Material for the task -
## src/hw/rtl/spq_pkg.sv

```systemverilog
// Shared types and constants for the sorted priority queue.
package spq_pkg;

    localparam int CAPACITY = 16;
    localparam int CNT_W    = $clog2(CAPACITY + 1);
    localparam int VAL_W    = 32;
    localparam int PRI_W    = 16;

    typedef logic signed [VAL_W-1:0] t_value;
    typedef logic        [PRI_W-1:0] t_prio;
    typedef logic        [CNT_W-1:0] t_count;
    typedef logic        [1:0]       t_status;

    localparam logic OP_ENQ = 1'b0;
    localparam logic OP_DEQ = 1'b1;

    localparam t_status ST_DONE  = 2'd0;
    localparam t_status ST_EMPTY = 2'd1;
    localparam t_status ST_FULL  = 2'd2;

    typedef struct packed {
        logic enq;
        logic deq;
    } t_cell_cmd;

endpackage

```

## src/hw/rtl/spq_cell.sv

```systemverilog
// One storage cell of the sorted chain, holding a single value and priority.
module spq_cell (
    input  logic              i_clk,
    input  spq_pkg::t_cell_cmd i_cmd,
    input  logic              i_occupied,
    input  spq_pkg::t_value   i_new_value,
    input  spq_pkg::t_prio    i_new_prio,
    input  logic              i_left_le,
    input  spq_pkg::t_value   i_left_value,
    input  spq_pkg::t_prio    i_left_prio,
    input  spq_pkg::t_value   i_right_value,
    input  spq_pkg::t_prio    i_right_prio,
    output logic              o_le,
    output spq_pkg::t_value   o_value,
    output spq_pkg::t_prio    o_prio
);
    import spq_pkg::*;

    t_value r_value;
    t_prio  r_prio;
    t_value n_value;
    t_prio  n_prio;

    assign o_le    = i_occupied && (r_prio <= i_new_prio);
    assign o_value = r_value;
    assign o_prio  = r_prio;

    always_comb begin
        n_value = r_value;
        n_prio  = r_prio;
        if (i_cmd.enq && !o_le) begin
            if (i_left_le) begin
                n_value = i_new_value;
                n_prio  = i_new_prio;
            end else begin
                n_value = i_left_value;
                n_prio  = i_left_prio;
            end
        end else if (i_cmd.deq) begin
            n_value = i_right_value;
            n_prio  = i_right_prio;
        end
    end

    always_ff @(posedge i_clk) begin
        r_value <= n_value;
        r_prio  <= n_prio;
    end

endmodule

```

## src/hw/rtl/sorted_priority_queue_top.sv

```systemverilog
// Top level of the sorted priority queue built as a chain of storage cells.
// The result of an item is registered when the item is accepted.
// Throughput: one item per cycle while o_stall is low; all cells compare against the new priority
// in parallel and shift by one place in the same cycle.
// Reset clears the entry count and the output valid; cell contents are kept
// and are only read below the count.
module sorted_priority_queue_top (
    input  logic                i_clk,
    input  logic                i_rst_n,
    input  logic                i_valid,
    output logic                o_stall,
    input  logic [0:0]          i_opcode,
    input  spq_pkg::t_value     i_item_value,
    input  spq_pkg::t_prio      i_item_priority,
    output logic                o_valid,
    input  logic                i_stall,
    output spq_pkg::t_value     o_out_value,
    output spq_pkg::t_status    o_status,
    output spq_pkg::t_count     o_entry_count,
    output logic                o_queue_empty
);
    import spq_pkg::*;

    t_count    r_count;
    t_count    n_count;
    logic      r_out_valid;
    t_value    r_out_value;
    t_status   r_status;
    t_value    n_out_value;
    t_status   n_status;
    logic      accept;
    logic      is_full;
    logic      is_empty;
    t_cell_cmd cmd;

    t_value    cell_value [CAPACITY];
    t_prio     cell_prio  [CAPACITY];
    logic      cell_le    [CAPACITY];

    assign o_stall  = r_out_valid && i_stall;
    assign accept   = i_valid && !o_stall;
    assign is_full  = (r_count == CNT_W'(CAPACITY));
    assign is_empty = (r_count == '0);

    always_comb begin
        cmd.enq     = 1'b0;
        cmd.deq     = 1'b0;
        n_count     = r_count;
        n_out_value = '0;
        n_status    = ST_DONE;
        if (i_opcode[0] == OP_ENQ) begin
            if (is_full) begin
                n_status = ST_FULL;
            end else begin
                cmd.enq = accept;
                n_count = r_count + 1'b1;
            end
        end else begin
            if (is_empty) begin
                n_status = ST_EMPTY;
            end else begin
                cmd.deq     = accept;
                n_count     = r_count - 1'b1;
                n_out_value = cell_value[0];
            end
        end
    end

    for (genvar i = 0; i < CAPACITY; i++) begin : g_cell
        logic   left_le;
        t_value left_value;
        t_prio  left_prio;
        t_value right_value;
        t_prio  right_prio;

        if (i == 0) begin : g_first
            assign left_le    = 1'b0;
            assign left_value = i_item_value;
            assign left_prio  = i_item_priority;
        end else begin : g_mid
            assign left_le    = cell_le[i-1];
            assign left_value = cell_value[i-1];
            assign left_prio  = cell_prio[i-1];
        end

        if (i == CAPACITY - 1) begin : g_last
            assign right_value = cell_value[i];
            assign right_prio  = cell_prio[i];
        end else begin : g_inner
            assign right_value = cell_value[i+1];
            assign right_prio  = cell_prio[i+1];
        end

        spq_cell u_cell (
            .i_clk         (i_clk),
            .i_cmd         (cmd),
            .i_occupied    (CNT_W'(i) < r_count),
            .i_new_value   (i_item_value),
            .i_new_prio    (i_item_priority),
            .i_left_le     (left_le),
            .i_left_value  (left_value),
            .i_left_prio   (left_prio),
            .i_right_value (right_value),
            .i_right_prio  (right_prio),
            .o_le          (cell_le[i]),
            .o_value       (cell_value[i]),
            .o_prio        (cell_prio[i])
        );
    end

    always_ff @(posedge i_clk) begin
        if (!i_rst_n) begin
            r_count     <= '0;
            r_out_valid <= 1'b0;
        end else begin
            if (accept) begin
                r_count     <= n_count;
                r_out_valid <= 1'b1;
            end else if (!i_stall) begin
                r_out_valid <= 1'b0;
            end
        end
    end

    always_ff @(posedge i_clk) begin
        if (accept) begin
            r_out_value <= n_out_value;
            r_status    <= n_status;
        end
    end

    assign o_valid       = r_out_valid;
    assign o_out_value   = r_out_value;
    assign o_status      = r_status;
    assign o_entry_count = r_count;
    assign o_queue_empty = (r_count == '0);

endmodule

```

Requirement - Output the full set of entries exactly as they were given.

Answer section -
## src/hw/rtl/spq_pkg.sv

```systemverilog
// Shared types and constants for the sorted priority queue.
package spq_pkg;

    localparam int CAPACITY = 16;
    localparam int CNT_W    = $clog2(CAPACITY + 1);
    localparam int VAL_W    = 32;
    localparam int PRI_W    = 16;

    typedef logic signed [VAL_W-1:0] t_value;
    typedef logic        [PRI_W-1:0] t_prio;
    typedef logic        [CNT_W-1:0] t_count;
    typedef logic        [1:0]       t_status;

    localparam logic OP_ENQ = 1'b0;
    localparam logic OP_DEQ = 1'b1;

    localparam t_status ST_DONE  = 2'd0;
    localparam t_status ST_EMPTY = 2'd1;
    localparam t_status ST_FULL  = 2'd2;

    typedef struct packed {
        logic enq;
        logic deq;
    } t_cell_cmd;

endpackage

```

## src/hw/rtl/spq_cell.sv

```systemverilog
// One storage cell of the sorted chain, holding a single value and priority.
module spq_cell (
    input  logic              i_clk,
    input  spq_pkg::t_cell_cmd i_cmd,
    input  logic              i_occupied,
    input  spq_pkg::t_value   i_new_value,
    input  spq_pkg::t_prio    i_new_prio,
    input  logic              i_left_le,
    input  spq_pkg::t_value   i_left_value,
    input  spq_pkg::t_prio    i_left_prio,
    input  spq_pkg::t_value   i_right_value,
    input  spq_pkg::t_prio    i_right_prio,
    output logic              o_le,
    output spq_pkg::t_value   o_value,
    output spq_pkg::t_prio    o_prio
);
    import spq_pkg::*;

    t_value r_value;
    t_prio  r_prio;
    t_value n_value;
    t_prio  n_prio;

    assign o_le    = i_occupied && (r_prio <= i_new_prio);
    assign o_value = r_value;
    assign o_prio  = r_prio;

    always_comb begin
        n_value = r_value;
        n_prio  = r_prio;
        if (i_cmd.enq && !o_le) begin
            if (i_left_le) begin
                n_value = i_new_value;
                n_prio  = i_new_prio;
            end else begin
                n_value = i_left_value;
                n_prio  = i_left_prio;
            end
        end else if (i_cmd.deq) begin
            n_value = i_right_value;
            n_prio  = i_right_prio;
        end
    end

    always_ff @(posedge i_clk) begin
        r_value <= n_value;
        r_prio  <= n_prio;
    end

endmodule

```

## src/hw/rtl/sorted_priority_queue_top.sv

```systemverilog
// Top level of the sorted priority queue built as a chain of storage cells.
// The result of an item is registered when the item is accepted.
// Throughput: one item per cycle while o_stall is low; all cells compare against the new priority
// in parallel and shift by one place in the same cycle.
// Reset clears the entry count and the output valid; cell contents are kept
// and are only read below the count.
module sorted_priority_queue_top (
    input  logic                i_clk,
    input  logic                i_rst_n,
    input  logic                i_valid,
    output logic                o_stall,
    input  logic [0:0]          i_opcode,
    input  spq_pkg::t_value     i_item_value,
    input  spq_pkg::t_prio      i_item_priority,
    output logic                o_valid,
    input  logic                i_stall,
    output spq_pkg::t_value     o_out_value,
    output spq_pkg::t_status    o_status,
    output spq_pkg::t_count     o_entry_count,
    output logic                o_queue_empty
);
    import spq_pkg::*;

    t_count    r_count;
    t_count    n_count;
    logic      r_out_valid;
    t_value    r_out_value;
    t_status   r_status;
    t_value    n_out_value;
    t_status   n_status;
    logic      accept;
    logic      is_full;
    logic      is_empty;
    t_cell_cmd cmd;

    t_value    cell_value [CAPACITY];
    t_prio     cell_prio  [CAPACITY];
    logic      cell_le    [CAPACITY];

    assign o_stall  = r_out_valid && i_stall;
    assign accept   = i_valid && !o_stall;
    assign is_full  = (r_count == CNT_W'(CAPACITY));
    assign is_empty = (r_count == '0);

    always_comb begin
        cmd.enq     = 1'b0;
        cmd.deq     = 1'b0;
        n_count     = r_count;
        n_out_value = '0;
        n_status    = ST_DONE;
        if (i_opcode[0] == OP_ENQ) begin
            if (is_full) begin
                n_status = ST_FULL;
            end else begin
                cmd.enq = accept;
                n_count = r_count + 1'b1;
            end
        end else begin
            if (is_empty) begin
                n_status = ST_EMPTY;
            end else begin
                cmd.deq     = accept;
                n_count     = r_count - 1'b1;
                n_out_value = cell_value[0];
            end
        end
    end

    for (genvar i = 0; i < CAPACITY; i++) begin : g_cell
        logic   left_le;
        t_value left_value;
        t_prio  left_prio;
        t_value right_value;
        t_prio  right_prio;

        if (i == 0) begin : g_first
            assign left_le    = 1'b0;
            assign left_value = i_item_value;
            assign left_prio  = i_item_priority;
        end else begin : g_mid
            assign left_le    = cell_le[i-1];
            assign left_value = cell_value[i-1];
            assign left_prio  = cell_prio[i-1];
        end

        if (i == CAPACITY - 1) begin : g_last
            assign right_value = cell_value[i];
            assign right_prio  = cell_prio[i];
        end else begin : g_inner
            assign right_value = cell_value[i+1];
            assign right_prio  = cell_prio[i+1];
        end

        spq_cell u_cell (
            .i_clk         (i_clk),
            .i_cmd         (cmd),
            .i_occupied    (CNT_W'(i) < r_count),
            .i_new_value   (i_item_value),
            .i_new_prio    (i_item_priority),
            .i_left_le     (left_le),
            .i_left_value  (left_value),
            .i_left_prio   (left_prio),
            .i_right_value (right_value),
            .i_right_prio  (right_prio),
            .o_le          (cell_le[i]),
            .o_value       (cell_value[i]),
            .o_prio        (cell_prio[i])
        );
    end

    always_ff @(posedge i_clk) begin
        if (!i_rst_n) begin
            r_count     <= '0;
            r_out_valid <= 1'b0;
        end else begin
            if (accept) begin
                r_count     <= n_count;
                r_out_valid <= 1'b1;
            end else if (!i_stall) begin
                r_out_valid <= 1'b0;
            end
        end
    end

    always_ff @(posedge i_clk) begin
        if (accept) begin
            r_out_value <= n_out_value;
            r_status    <= n_status;
        end
    end

    assign o_valid       = r_out_valid;
    assign o_out_value   = r_out_value;
    assign o_status      = r_status;
    assign o_entry_count = r_count;
    assign o_queue_empty = (r_count == '0);

endmodule

```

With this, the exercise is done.